Amidst Facebook privacy concerns, information regarding a discontinued Facebook facial recognition app has surfaced.
While facial recognition is nothing new to the tech-world, Facebook has come under scrutiny regarding a 2016 discontinued facial recognition app.
The app was developed and used amongst Facebook employees, allowing them to identify users using their mobile phone camera. According to Business Insider, employees could point their camera at a person and their name and profile picture would show up momentarily. The social media giant defended the app, saying that it was only ever able to identify Facebook employees and friends of the employee.

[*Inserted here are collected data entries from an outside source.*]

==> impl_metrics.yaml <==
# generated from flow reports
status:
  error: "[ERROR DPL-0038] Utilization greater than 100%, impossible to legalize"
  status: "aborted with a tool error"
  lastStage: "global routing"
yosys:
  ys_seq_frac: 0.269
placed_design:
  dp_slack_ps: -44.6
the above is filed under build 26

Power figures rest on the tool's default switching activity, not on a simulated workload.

“As a way to learn about new technologies, our teams regularly build apps to use internally. The apps described here were only available to Facebook employees, and could only recognize employees and their friends who had face recognition enabled” – Facebook spokesperson via CNET
With the app being developed prior to the Cambridge Analytica hearings, one can only imagine what type of data-stripping technologies Facebook has access to.
Should we be surprised?
With recent events indicating that Facebook may not be a safe haven for our deepest, darkest secrets, should we be surprised that Facebook has attempted to mine for more data?

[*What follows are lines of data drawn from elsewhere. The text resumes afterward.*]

## alpha
Design adc_mul, start of the top module:
module adc_mul                   
(
    input  logic         clk_i,                                                
    input  logic         rst_i,                                                
    input  logic [11:0]  x_i,                                                  
    input  logic [11:0]  y_i,                                                  
    input  logic [11:0]  z_i,                                                  
    output logic [11:0]  fp_o                                                  
);
Settings: LEC_CHECK=0, ABC_AREA=1, CAP_MARGIN=0, CORE_ASPECT_RATIO=0.74, CORE_MARGIN=2, CORE_UTILIZATION=72, CTS_CLUSTER_DIAMETER=118, CTS_CLUSTER_SIZE=10, PLACE_DENSITY_LB_ADDON=0.02, SLEW_MARGIN=20; clock period 71.3 ns.
run.sh (not shown) runs the stock make flow with config.mk's settings and CLKGATE_MAP_FILE=.
The following lists how beta was set up differently from alpha:
- a deleted PLACE_DENSITY_LB_ADDON that had been 0.02
- a deleted CORE_ASPECT_RATIO that had been 0.74
- a change of CAP_MARGIN from 0 to 20
- a deleted CTS_CLUSTER_DIAMETER that had been 118
- a deleted CTS_CLUSTER_SIZE that had been 10
- a deleted ABC_AREA that had been 1
- a change of CORE_UTILIZATION from 72 to 40
- a change of the clock period (ns, I/O delays scaled along) from 71.3 to 91.8
==> results <==
Both conditions hold for beta: the flow ran to the end and the final layout passed the timing, DRC and antenna checks.
beta: synthesized area lower than alpha
beta: number of vias per cell is 1.3% lower than what alpha reported.
beta vs alpha on final cycle utilization of the critical path: beta is the higher one.
Going from alpha to beta, delay contributed by the slowest stage of the critical path grew by 0.20 ns, final worst slack shrank by 0.038 ns, area reported by Yosys stat shrank by about 7.5%, level count of the clock H-tree held steady.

2018 sparked one of the most memorable conspiracies to date with Cambridge Analytica and Facebook teaming up to invade our privacy. Over 50 million Facebook users and their data were exposed to Cambridge Analytica by Facebook. Eventually, this data was used by Cambridge Analytica to influence American voters.

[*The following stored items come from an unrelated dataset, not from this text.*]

// matmul_top
module matmul_top
#(
    parameter BITS = 8,
    parameter DIM = 4
)
(
    input clk, rst_n, en,
    input [$clog2(DIM):0] m, n, p,
    input [DIM*DIM*BITS-1:0] mat_a,
    input [DIM*DIM*BITS-1:0] mat_b,
    output [DIM*DIM*BITS-1:0] mat_c,
    output done
);
make LEC_CHECK=0 ABC_AREA=0 CAP_MARGIN=20 CELL_PAD_IN_SITES_DETAIL_PLACEMENT=0 CORE_MARGIN=2 CORE_UTILIZATION=58 GPL_ROUTABILITY_DRIVEN=0 SETUP_SLACK_MARGIN=-0.11 SLEW_MARGIN=20 finish   # period 6.82 ns
run.sh (not shown) runs the stock make flow with config.mk's settings and CLKGATE_MAP_FILE=.
The starting point produced a layout that fails on setup timing.
Then changed:
--- a/flow/config.mk
+++ b/flow/config.mk
@@ -8 +7,0 @@
-export ABC_AREA = 0
@@ -10 +8,0 @@
-export CELL_PAD_IN_SITES_DETAIL_PLACEMENT = 0
@@ -12,3 +10,2 @@
-export CORE_UTILIZATION = 58
-export GPL_ROUTABILITY_DRIVEN = 0
-export SETUP_SLACK_MARGIN = -0.11
+export CORE_UTILIZATION = 72
+export PLACE_DENSITY = 0.8
@@ -15,0 +13 @@
+export TNS_END_PERCENT = 5
==> flow/constraint.sdc (replaced) <==
create_clock -name core_clock -period 8.86 [get_ports {clk}]
set_input_delay 1.7720 -clock core_clock [delete_from_list [all_inputs] [get_ports {clk}]]
set_output_delay 1.7720 -clock core_clock [all_outputs]
set_load 0.01 [all_outputs]
This time the run aborted during 5_1_grt. Area after synthesis is unchanged. Die size shrinks by 19%. Synthesized cell count does not change.
Then changed:
--- a/flow/config.mk
+++ b/flow/config.mk
@@ -10,2 +10,2 @@
-export CORE_UTILIZATION = 72
-export PLACE_DENSITY = 0.8
+export CORE_UTILIZATION = 22
+export PLACE_DENSITY = 0.6
@@ -13 +12,0 @@
-export TNS_END_PERCENT = 5
==> flow/constraint.sdc (replaced) <==
create_clock -name core_clock -period 10.1 [get_ports {clk}]
set_input_delay 2.0200 -clock core_clock [delete_from_list [all_inputs] [get_ports {clk}]]
set_output_delay 2.0200 -clock core_clock [all_outputs]
set_load 0.01 [all_outputs]
Result: The changed run finished clean; area after synthesis is unchanged; die size grows to 3.2 times its value; synthesized cell count is unchanged.

========
Starting RTL as in the previous note.
make LEC_CHECK=0 CAP_MARGIN=20 CORE_MARGIN=2 CORE_UTILIZATION=68 CTS_CLUSTER_DIAMETER=200 CTS_CLUSTER_SIZE=36 MAX_ROUTING_LAYER=met4 SETUP_SLACK_MARGIN=1.64 SLEW_MARGIN=20 finish   # period 5.63 ns
The baseline did not get past global routing.
Change:
Settings changed: CORE_UTILIZATION 68 to 67, CTS_CLUSTER_DIAMETER 200 to unset, SETUP_SLACK_MARGIN 1.64 to unset.
Clock period 5.63 ns to 7.33 ns, I/O delays scaled along.
The changed run aborted during global routing on GRT-0116. Synthesized area stays the same. Synthesized cell count does not change. Die size went up by 1.5%.

========
matmul_top again, from the RTL that the note above started with.
clock: 14.3 ns
lec_check: 0
cap_margin: 5
core_aspect_ratio: 1.22
core_margin: 2
core_utilization: 40
gpl_routability_driven: 0
hold_slack_margin: 0.29
place_density_lb_addon: 0.08
slew_margin: 20
The baseline finished with timing, DRC and antenna clean.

“I’ve been working to understand exactly what happened and how to make sure this doesn’t happen again. The good news is that the most important actions to prevent this from happening again today we have already taken years ago. But we also made mistakes, there’s more to do, and we need to step up and do it,” said CEO Mark Zuckerberg.
Following this incident, former Facebook employees shared that there has always been tension between the security and privacy team in terms of how user privacy is prioritised.
The incident was brought to a close this year as the social media giant was fined $5 billion by the US Federal Trade Commission for the mishandling of user information.
Facebook was also accused of sharing user data with other big companies including Microsoft, Netflix and Amazon in 2018, adding to their not-so-brilliant track record.
The aftermath of these concerns weren’t the greatest for Zuckerberg as he was soon questioned by congress.
In August this year, Facebook revealed that they had been hiring external contractors to ‘review’ audio sent between users. Much like users, the contractors were kept in the dark, not being told where or how the audio was recorded but to simply ‘transcribe’ it. As per Bloomberg, the contractors felt they were performing unethical duties, as users were not made aware of the fact that third parties may review their audio content.
Facebook’s practice of reviewing audio only came to a halt following Google and Apple’s decision to do so. The tech-giants paused human audio review after coming under scrutiny from the public.
“Much like Apple and Google, we paused human review of audio more than a week ago” – Facebook, August 2019
Tagging and facial recognition
Earlier this year, Facebook revamped policies regarding their ‘tagging’ feature. The original feature assumed users agreed to having their faces scanned in order to make ‘tagging’ easier. However, following the revamp this feature is now disabled until activated by the user.
“The surveillance-based business model of Facebook and Google is inherently incompatible
with the right to privacy and poses a threat to a range of other rights including freedom of opinion and expression, freedom of thought, and the right to equality and non-discrimination.” – Amnesty International
At this point, I wouldn’t be surprised if Zuckerberg knew more about my life than I do myself. The facial recognition app never was released, thankfully, but it is an indicator of where we might be headed in the near future. With such an emphasis on data, it’s only a matter of time before the tech-giants need a face to match the data they’ve collected.